Roosevelt also lobbied for night games to be extended “because it gives an opportunity to the day shift to see a game occasionally.” Each team had been limited to seven home night games per year, and Landis, among others, disapproved of night baseball. But night games improved attendance, and teams in smaller markets wanted more of them. This included Veeck, who immediately began scheduling night contests for the upcoming 1942 season. Phil Wrigley, having given away his lights, now talked about playing at night in Comiskey Park.

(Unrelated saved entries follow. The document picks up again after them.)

## src/rtl/scan_tap_pkg.sv

```systemverilog
package scan_tap_pkg;

    localparam int IR_W   = 8;
    localparam int WORD_W = 32;

    typedef enum logic [3:0] {
        ST_RESET, ST_IDLE,
        ST_DR_SEL, ST_DR_CAP, ST_DR_SHF, ST_DR_EX1, ST_DR_PAU, ST_DR_EX2, ST_DR_UPD,
        ST_IR_SEL, ST_IR_CAP, ST_IR_SHF, ST_IR_EX1, ST_IR_PAU, ST_IR_EX2, ST_IR_UPD
    } tap_state_e;

    typedef enum logic [1:0] {
        PATH_PASS, PATH_IDENT, PATH_USER, PATH_BOUND
    } dr_path_e;

    typedef struct packed {
        dr_path_e path;
        logic     drive;
        logic     float_all;
    } op_decode_t;

    localparam logic [IR_W-1:0] OP_IDENT_DEF = 8'h16;
    localparam logic [IR_W-1:0] IR_CAPTURE   = 8'h19;

    function automatic tap_state_e tap_next(tap_state_e s, logic m);
        case (s)
            ST_RESET:  return m ? ST_RESET  : ST_IDLE;
            ST_IDLE:   return m ? ST_DR_SEL : ST_IDLE;
            ST_DR_SEL: return m ? ST_IR_SEL : ST_DR_CAP;
            ST_DR_CAP: return m ? ST_DR_EX1 : ST_DR_SHF;
            ST_DR_SHF: return m ? ST_DR_EX1 : ST_DR_SHF;
            ST_DR_EX1: return m ? ST_DR_UPD : ST_DR_PAU;
            ST_DR_PAU: return m ? ST_DR_EX2 : ST_DR_PAU;
            ST_DR_EX2: return m ? ST_DR_UPD : ST_DR_SHF;
            ST_DR_UPD: return m ? ST_DR_SEL : ST_IDLE;
            ST_IR_SEL: return m ? ST_RESET  : ST_IR_CAP;
            ST_IR_CAP: return m ? ST_IR_EX1 : ST_IR_SHF;
            ST_IR_SHF: return m ? ST_IR_EX1 : ST_IR_SHF;
            ST_IR_EX1: return m ? ST_IR_UPD : ST_IR_PAU;
            ST_IR_PAU: return m ? ST_IR_EX2 : ST_IR_PAU;
            ST_IR_EX2: return m ? ST_IR_UPD : ST_IR_SHF;
            default:   return m ? ST_DR_SEL : ST_IDLE;
        endcase
    endfunction

    function automatic op_decode_t op_decode(logic [IR_W-1:0] op);
        op_decode_t d;
        d = '{path: PATH_PASS, drive: 1'b0, float_all: 1'b0};
        case (op)
            8'h16, 8'h19, 8'h1D: d.path = PATH_IDENT;
            8'h17:               d.path = PATH_USER;
            8'h1C:               d.path = PATH_BOUND;
            8'hD5, 8'h2C: begin
                d.path  = PATH_BOUND;
                d.drive = 1'b1;
            end
            8'h20:               d.drive = 1'b1;
            8'h18:               d.float_all = 1'b1;
            default:             d.path = PATH_PASS;
        endcase
        return d;
    endfunction

endpackage

```

## src/rtl/scan_tap_ctrl.sv

```systemverilog
module scan_tap_ctrl
    import scan_tap_pkg::*;
(
    input  logic       tck,
    input  logic       rst,
    input  logic       tms,
    output tap_state_e state
);
    always_ff @(posedge tck) begin
        if (rst) state <= ST_RESET;
        else     state <= tap_next(state, tms);
    end
endmodule

```

## src/rtl/scan_tap_ir.sv

```systemverilog
module scan_tap_ir
    import scan_tap_pkg::*;
#(
    parameter int W = IR_W
) (
    input  logic         tck,
    input  logic         rst,
    input  logic         tdi,
    input  tap_state_e   state,
    output logic [W-1:0] ir_sr,
    output logic [W-1:0] ir_q
);
    always_ff @(posedge tck) begin
        if (rst || state == ST_RESET) begin
            ir_q  <= W'(OP_IDENT_DEF);
            ir_sr <= '0;
        end else begin
            case (state)
                ST_IR_CAP: ir_sr <= W'(IR_CAPTURE);
                ST_IR_SHF: ir_sr <= {tdi, ir_sr[W-1:1]};
                ST_IR_UPD: ir_q  <= ir_sr;
                default: ;
            endcase
        end
    end
endmodule

```

## src/rtl/scan_tap_dr.sv

```systemverilog
module scan_tap_dr
    import scan_tap_pkg::*;
#(
    parameter int               W         = WORD_W,
    parameter logic [WORD_W-1:0] IDENT    = 32'h0128_1043,
    parameter logic [WORD_W-1:0] USERWORD = '1
) (
    input  logic       tck,
    input  logic       rst,
    input  logic       tdi,
    input  tap_state_e state,
    input  dr_path_e   path,
    input  logic       bnd_so,
    output logic       dr_so
);
    logic         pass_q;
    logic [W-1:0] ident_q;
    logic [W-1:0] user_q;

    wire cap = (state == ST_DR_CAP);
    wire shf = (state == ST_DR_SHF);

    always_ff @(posedge tck) begin
        if (rst) begin
            pass_q  <= 1'b0;
            ident_q <= '0;
            user_q  <= '0;
        end else begin
            if (path == PATH_PASS) begin
                if (cap)      pass_q <= 1'b0;
                else if (shf) pass_q <= tdi;
            end
            if (path == PATH_IDENT) begin
                if (cap)      ident_q <= IDENT[W-1:0];
                else if (shf) ident_q <= {tdi, ident_q[W-1:1]};
            end
            if (path == PATH_USER) begin
                if (cap)      user_q <= USERWORD[W-1:0];
                else if (shf) user_q <= {tdi, user_q[W-1:1]};
            end
        end
    end

    always_comb begin
        case (path)
            PATH_IDENT: dr_so = ident_q[0];
            PATH_USER:  dr_so = user_q[0];
            PATH_BOUND: dr_so = bnd_so;
            default:    dr_so = pass_q;
        endcase
    end
endmodule

```

## src/rtl/scan_tap.sv

```systemverilog
module scan_tap
    import scan_tap_pkg::*;
(
    input  logic tck,
    input  logic rst,
    input  logic tms,
    input  logic tdi,
    output logic tdo,
    output logic tdo_oe,
    output logic bnd_si,
    input  logic bnd_so,
    output logic bnd_capture,
    output logic bnd_shift,
    output logic bnd_update,
    output logic bnd_mode,
    output logic hiz_req
);
    tap_state_e      state;
    logic [IR_W-1:0] ir_sr;
    logic [IR_W-1:0] ir_q;
    logic            dr_so;
    op_decode_t      dec;

    scan_tap_ctrl u_ctrl (.tck(tck), .rst(rst), .tms(tms), .state(state));

    scan_tap_ir #(.W(IR_W)) u_ir (
        .tck(tck), .rst(rst), .tdi(tdi), .state(state),
        .ir_sr(ir_sr), .ir_q(ir_q)
    );

    assign dec = op_decode(ir_q);

    scan_tap_dr u_dr (
        .tck(tck), .rst(rst), .tdi(tdi), .state(state),
        .path(dec.path), .bnd_so(bnd_so), .dr_so(dr_so)
    );

    wire bsel = (dec.path == PATH_BOUND);
    assign bnd_si      = tdi;
    assign bnd_capture = bsel && state == ST_DR_CAP;
    assign bnd_shift   = bsel && state == ST_DR_SHF;
    assign bnd_update  = bsel && state == ST_DR_UPD;
    assign bnd_mode    = dec.drive;
    assign hiz_req     = dec.float_all;

    always_ff @(negedge tck) begin
        if (rst) begin
            tdo    <= 1'b0;
            tdo_oe <= 1'b0;
        end else begin
            tdo    <= (state == ST_IR_SHF) ? ir_sr[0] : dr_so;
            tdo_oe <= (state == ST_IR_SHF) || (state == ST_DR_SHF);
        end
    end
endmodule

```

Veeck, who had entertained thoughts of building a new park, used the Green Light Letter to help him get zoning approvals to move light stanchions that were blocking spectator views, add restrooms, and strengthen his sagging bleachers, which were unsafe and a potential liability. Veeck had a plan to fill them with kids and others for an admission fee of 44 cents. Veeck also understood that the war would keep Milwaukee factories working at full tilt for the duration, and he was prepared to offer entertainment for war workers after the factory whistle blew.

Unlike most owners, who had adopted austerity measures, Veeck invested in the 1942 baseball season, betting that the war would not hurt his attendance. “We don't believe that this is a time to retrench,” he said as he announced that the Brewers had spent $80,000 to $90,000 for new players, including three purchases from the Texas League, and $10,000 sprucing up Borchert Field.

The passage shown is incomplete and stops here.